What is being asked:
Repeat only the lines running from the beginning of the material through the line that contains "## area by class of cell".

Data to process:
▼

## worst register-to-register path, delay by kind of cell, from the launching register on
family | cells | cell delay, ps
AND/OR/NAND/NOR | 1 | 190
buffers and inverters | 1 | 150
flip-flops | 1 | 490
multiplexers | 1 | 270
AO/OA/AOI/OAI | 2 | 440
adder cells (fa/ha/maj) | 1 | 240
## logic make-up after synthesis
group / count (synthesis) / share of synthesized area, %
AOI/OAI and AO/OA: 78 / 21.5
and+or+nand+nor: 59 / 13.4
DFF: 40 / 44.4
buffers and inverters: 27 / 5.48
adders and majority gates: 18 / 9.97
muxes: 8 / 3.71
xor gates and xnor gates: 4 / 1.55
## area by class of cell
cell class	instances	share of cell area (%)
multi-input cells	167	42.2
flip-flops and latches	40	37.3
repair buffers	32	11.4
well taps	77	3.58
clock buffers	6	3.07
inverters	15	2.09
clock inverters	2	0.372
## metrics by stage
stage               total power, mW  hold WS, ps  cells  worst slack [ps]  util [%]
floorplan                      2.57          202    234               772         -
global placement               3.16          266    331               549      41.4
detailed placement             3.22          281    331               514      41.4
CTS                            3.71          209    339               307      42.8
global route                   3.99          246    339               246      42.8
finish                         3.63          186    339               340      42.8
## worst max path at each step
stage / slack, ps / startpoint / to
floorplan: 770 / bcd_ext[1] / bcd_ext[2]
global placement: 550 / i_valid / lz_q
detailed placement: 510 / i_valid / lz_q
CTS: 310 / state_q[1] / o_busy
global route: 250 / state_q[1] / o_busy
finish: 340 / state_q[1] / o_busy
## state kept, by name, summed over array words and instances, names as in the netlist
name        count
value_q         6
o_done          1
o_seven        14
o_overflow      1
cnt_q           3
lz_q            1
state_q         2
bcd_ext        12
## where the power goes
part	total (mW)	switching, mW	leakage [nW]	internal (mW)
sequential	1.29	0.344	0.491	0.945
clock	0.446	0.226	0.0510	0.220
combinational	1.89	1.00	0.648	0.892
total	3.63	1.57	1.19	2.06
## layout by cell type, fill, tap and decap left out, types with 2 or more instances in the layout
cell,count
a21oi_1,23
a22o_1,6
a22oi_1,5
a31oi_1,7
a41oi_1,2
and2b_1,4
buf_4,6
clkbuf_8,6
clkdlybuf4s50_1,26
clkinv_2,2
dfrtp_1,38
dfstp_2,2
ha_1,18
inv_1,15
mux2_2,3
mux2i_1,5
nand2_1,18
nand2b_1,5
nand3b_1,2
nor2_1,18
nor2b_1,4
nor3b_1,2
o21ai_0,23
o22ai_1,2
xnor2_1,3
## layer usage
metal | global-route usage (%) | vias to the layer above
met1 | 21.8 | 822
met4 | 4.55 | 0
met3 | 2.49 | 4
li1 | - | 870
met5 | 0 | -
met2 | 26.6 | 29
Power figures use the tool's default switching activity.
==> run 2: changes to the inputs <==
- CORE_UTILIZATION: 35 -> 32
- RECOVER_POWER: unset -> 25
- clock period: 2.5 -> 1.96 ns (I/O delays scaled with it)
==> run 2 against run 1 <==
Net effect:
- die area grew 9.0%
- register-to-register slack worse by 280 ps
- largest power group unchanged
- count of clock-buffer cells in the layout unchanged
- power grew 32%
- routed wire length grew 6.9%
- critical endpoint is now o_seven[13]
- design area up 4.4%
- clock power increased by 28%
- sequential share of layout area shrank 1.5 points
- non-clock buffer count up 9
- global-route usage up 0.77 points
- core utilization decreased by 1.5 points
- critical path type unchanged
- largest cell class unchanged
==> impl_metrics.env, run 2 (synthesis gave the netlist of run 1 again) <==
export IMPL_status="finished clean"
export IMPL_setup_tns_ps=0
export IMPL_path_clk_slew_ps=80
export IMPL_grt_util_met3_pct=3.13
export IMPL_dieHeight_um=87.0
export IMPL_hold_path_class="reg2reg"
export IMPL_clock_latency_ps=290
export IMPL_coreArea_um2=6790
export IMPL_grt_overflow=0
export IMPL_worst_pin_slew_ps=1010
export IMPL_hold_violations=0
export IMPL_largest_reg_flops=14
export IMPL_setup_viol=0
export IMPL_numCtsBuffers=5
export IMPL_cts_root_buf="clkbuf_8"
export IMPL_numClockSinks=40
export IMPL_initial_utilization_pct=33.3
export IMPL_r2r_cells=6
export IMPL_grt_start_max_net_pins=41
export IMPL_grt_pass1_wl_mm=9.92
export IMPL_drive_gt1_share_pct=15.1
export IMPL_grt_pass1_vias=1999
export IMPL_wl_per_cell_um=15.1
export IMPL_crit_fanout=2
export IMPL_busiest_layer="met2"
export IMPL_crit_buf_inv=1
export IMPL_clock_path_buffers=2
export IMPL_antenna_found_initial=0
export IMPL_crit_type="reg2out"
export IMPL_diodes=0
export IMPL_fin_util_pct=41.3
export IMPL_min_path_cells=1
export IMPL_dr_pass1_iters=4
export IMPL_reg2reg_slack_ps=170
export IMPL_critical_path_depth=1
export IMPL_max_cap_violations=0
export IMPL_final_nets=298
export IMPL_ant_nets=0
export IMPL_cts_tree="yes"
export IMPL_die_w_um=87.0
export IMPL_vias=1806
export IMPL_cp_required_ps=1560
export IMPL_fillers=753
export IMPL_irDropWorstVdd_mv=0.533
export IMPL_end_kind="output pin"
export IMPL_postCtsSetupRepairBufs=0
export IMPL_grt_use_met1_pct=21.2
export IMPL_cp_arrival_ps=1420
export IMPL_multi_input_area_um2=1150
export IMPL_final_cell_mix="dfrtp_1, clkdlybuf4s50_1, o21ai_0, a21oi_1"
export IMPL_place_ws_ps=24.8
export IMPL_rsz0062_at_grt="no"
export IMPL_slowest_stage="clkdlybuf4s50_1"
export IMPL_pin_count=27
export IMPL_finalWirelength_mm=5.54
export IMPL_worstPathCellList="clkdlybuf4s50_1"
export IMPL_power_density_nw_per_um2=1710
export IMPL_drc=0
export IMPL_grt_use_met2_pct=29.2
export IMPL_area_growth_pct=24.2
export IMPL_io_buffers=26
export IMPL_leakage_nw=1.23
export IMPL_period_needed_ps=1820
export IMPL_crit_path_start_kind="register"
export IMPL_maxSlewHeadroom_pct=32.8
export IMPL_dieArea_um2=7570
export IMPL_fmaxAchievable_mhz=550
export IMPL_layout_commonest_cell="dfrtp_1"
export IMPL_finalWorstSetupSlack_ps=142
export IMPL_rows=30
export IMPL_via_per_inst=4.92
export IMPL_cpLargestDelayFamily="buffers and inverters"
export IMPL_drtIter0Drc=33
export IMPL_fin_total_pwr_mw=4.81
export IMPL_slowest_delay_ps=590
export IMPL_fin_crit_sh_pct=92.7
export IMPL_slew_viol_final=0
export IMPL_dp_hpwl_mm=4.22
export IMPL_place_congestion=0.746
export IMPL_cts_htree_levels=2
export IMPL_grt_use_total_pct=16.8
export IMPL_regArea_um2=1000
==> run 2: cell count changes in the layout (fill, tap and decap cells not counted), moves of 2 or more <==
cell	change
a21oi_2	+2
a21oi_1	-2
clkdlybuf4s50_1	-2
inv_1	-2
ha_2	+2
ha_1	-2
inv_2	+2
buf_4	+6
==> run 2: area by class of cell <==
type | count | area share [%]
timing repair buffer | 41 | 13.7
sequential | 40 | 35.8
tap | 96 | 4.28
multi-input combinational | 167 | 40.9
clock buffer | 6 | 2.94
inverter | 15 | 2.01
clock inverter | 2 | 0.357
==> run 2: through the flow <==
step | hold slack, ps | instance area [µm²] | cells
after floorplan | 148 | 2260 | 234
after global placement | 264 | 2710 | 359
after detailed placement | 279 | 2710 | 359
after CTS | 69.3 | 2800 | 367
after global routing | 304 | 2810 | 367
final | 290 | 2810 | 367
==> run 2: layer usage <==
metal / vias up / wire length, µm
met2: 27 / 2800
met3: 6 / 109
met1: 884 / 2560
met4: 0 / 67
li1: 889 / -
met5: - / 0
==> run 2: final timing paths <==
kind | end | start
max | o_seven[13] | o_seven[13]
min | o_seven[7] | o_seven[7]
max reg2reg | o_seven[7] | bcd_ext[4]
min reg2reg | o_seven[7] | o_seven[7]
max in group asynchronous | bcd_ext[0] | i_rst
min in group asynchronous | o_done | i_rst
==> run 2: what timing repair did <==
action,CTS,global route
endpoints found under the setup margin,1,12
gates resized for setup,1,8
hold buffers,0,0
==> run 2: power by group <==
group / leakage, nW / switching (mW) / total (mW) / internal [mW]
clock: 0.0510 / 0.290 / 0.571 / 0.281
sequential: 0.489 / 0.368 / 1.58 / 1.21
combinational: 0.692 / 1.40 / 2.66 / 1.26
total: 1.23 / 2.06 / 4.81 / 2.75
module demux_stream #(
  parameter int WIDTH    = 2,
  parameter int CHANNELS = 4
) (
  input  logic                        clk,
  input  logic                        rst,
  input  logic                        in_valid,
  output logic                        in_ready,
  input  logic [WIDTH-1:0]            in_data,
  input  logic [$clog2(CHANNELS)-1:0] in_sel,
  input  logic                        in_bcast,
  output logic [CHANNELS-1:0]         out_valid,
  input  logic [CHANNELS-1:0]         out_ready,
  output logic [CHANNELS*WIDTH-1:0]   out_data
`ifdef DEMUX_BADSEL_EN
  ,
  output logic                        err
`endif
);
  localparam int SEL_W = $clog2(CHANNELS);
  localparam int PAD   = 1 << SEL_W;

  logic [CHANNELS-1:0]            can_take;
  logic [PAD-1:0]                 can_take_pad;
  logic [CHANNELS-1:0]            load;
  logic [CHANNELS-1:0][WIDTH-1:0] ch_data;
  logic                           sel_ok;
  logic                           accept;

  // Only a non-power-of-two channel count can see an out-of-range select.
  generate
    if (PAD == CHANNELS) begin : g_pow2
      assign sel_ok = 1'b1;
    end else begin : g_npow2
      assign sel_ok = (in_sel < SEL_W'(CHANNELS));
    end
  endgenerate

  // Zero-padded so in_sel can index it over its full range.
  assign can_take_pad = PAD'(can_take);

  always_comb begin
    in_ready = 1'b0;
    if (in_bcast)
      in_ready = &can_take;
    else if (sel_ok)
      in_ready = can_take_pad[in_sel];
    else begin
`ifdef DEMUX_BADSEL_EN
      in_ready = 1'b1;   // swallow the word, flag it below
`else
      in_ready = 1'b0;   // stall until the producer fixes in_sel
`endif
    end
  end

  assign accept = in_valid && in_ready;

  genvar k;
  generate
    for (k = 0; k < CHANNELS; k++) begin : g_ch
      assign load[k] = accept && (in_bcast || (sel_ok && (in_sel == SEL_W'(k))));

      demux_stream_chan #(.WIDTH(WIDTH)) u_chan (
        .clk      (clk),
        .rst      (rst),
        .load     (load[k]),
        .din      (in_data),
        .ready    (out_ready[k]),
        .full     (out_valid[k]),
        .data     (ch_data[k]),
        .can_take (can_take[k])
      );
    end
  endgenerate

  assign out_data = ch_data;

`ifdef DEMUX_BADSEL_EN
  always_ff @(posedge clk) begin
    if (rst)
      err <= 1'b0;
    else if (accept && !in_bcast && !sel_ok)
      err <= 1'b1;
  end
`endif
endmodule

▲

Written answer:
## worst register-to-register path, delay by kind of cell, from the launching register on
family | cells | cell delay, ps
AND/OR/NAND/NOR | 1 | 190
buffers and inverters | 1 | 150
flip-flops | 1 | 490
multiplexers | 1 | 270
AO/OA/AOI/OAI | 2 | 440
adder cells (fa/ha/maj) | 1 | 240
## logic make-up after synthesis
group / count (synthesis) / share of synthesized area, %
AOI/OAI and AO/OA: 78 / 21.5
and+or+nand+nor: 59 / 13.4
DFF: 40 / 44.4
buffers and inverters: 27 / 5.48
adders and majority gates: 18 / 9.97
muxes: 8 / 3.71
xor gates and xnor gates: 4 / 1.55
## area by class of cell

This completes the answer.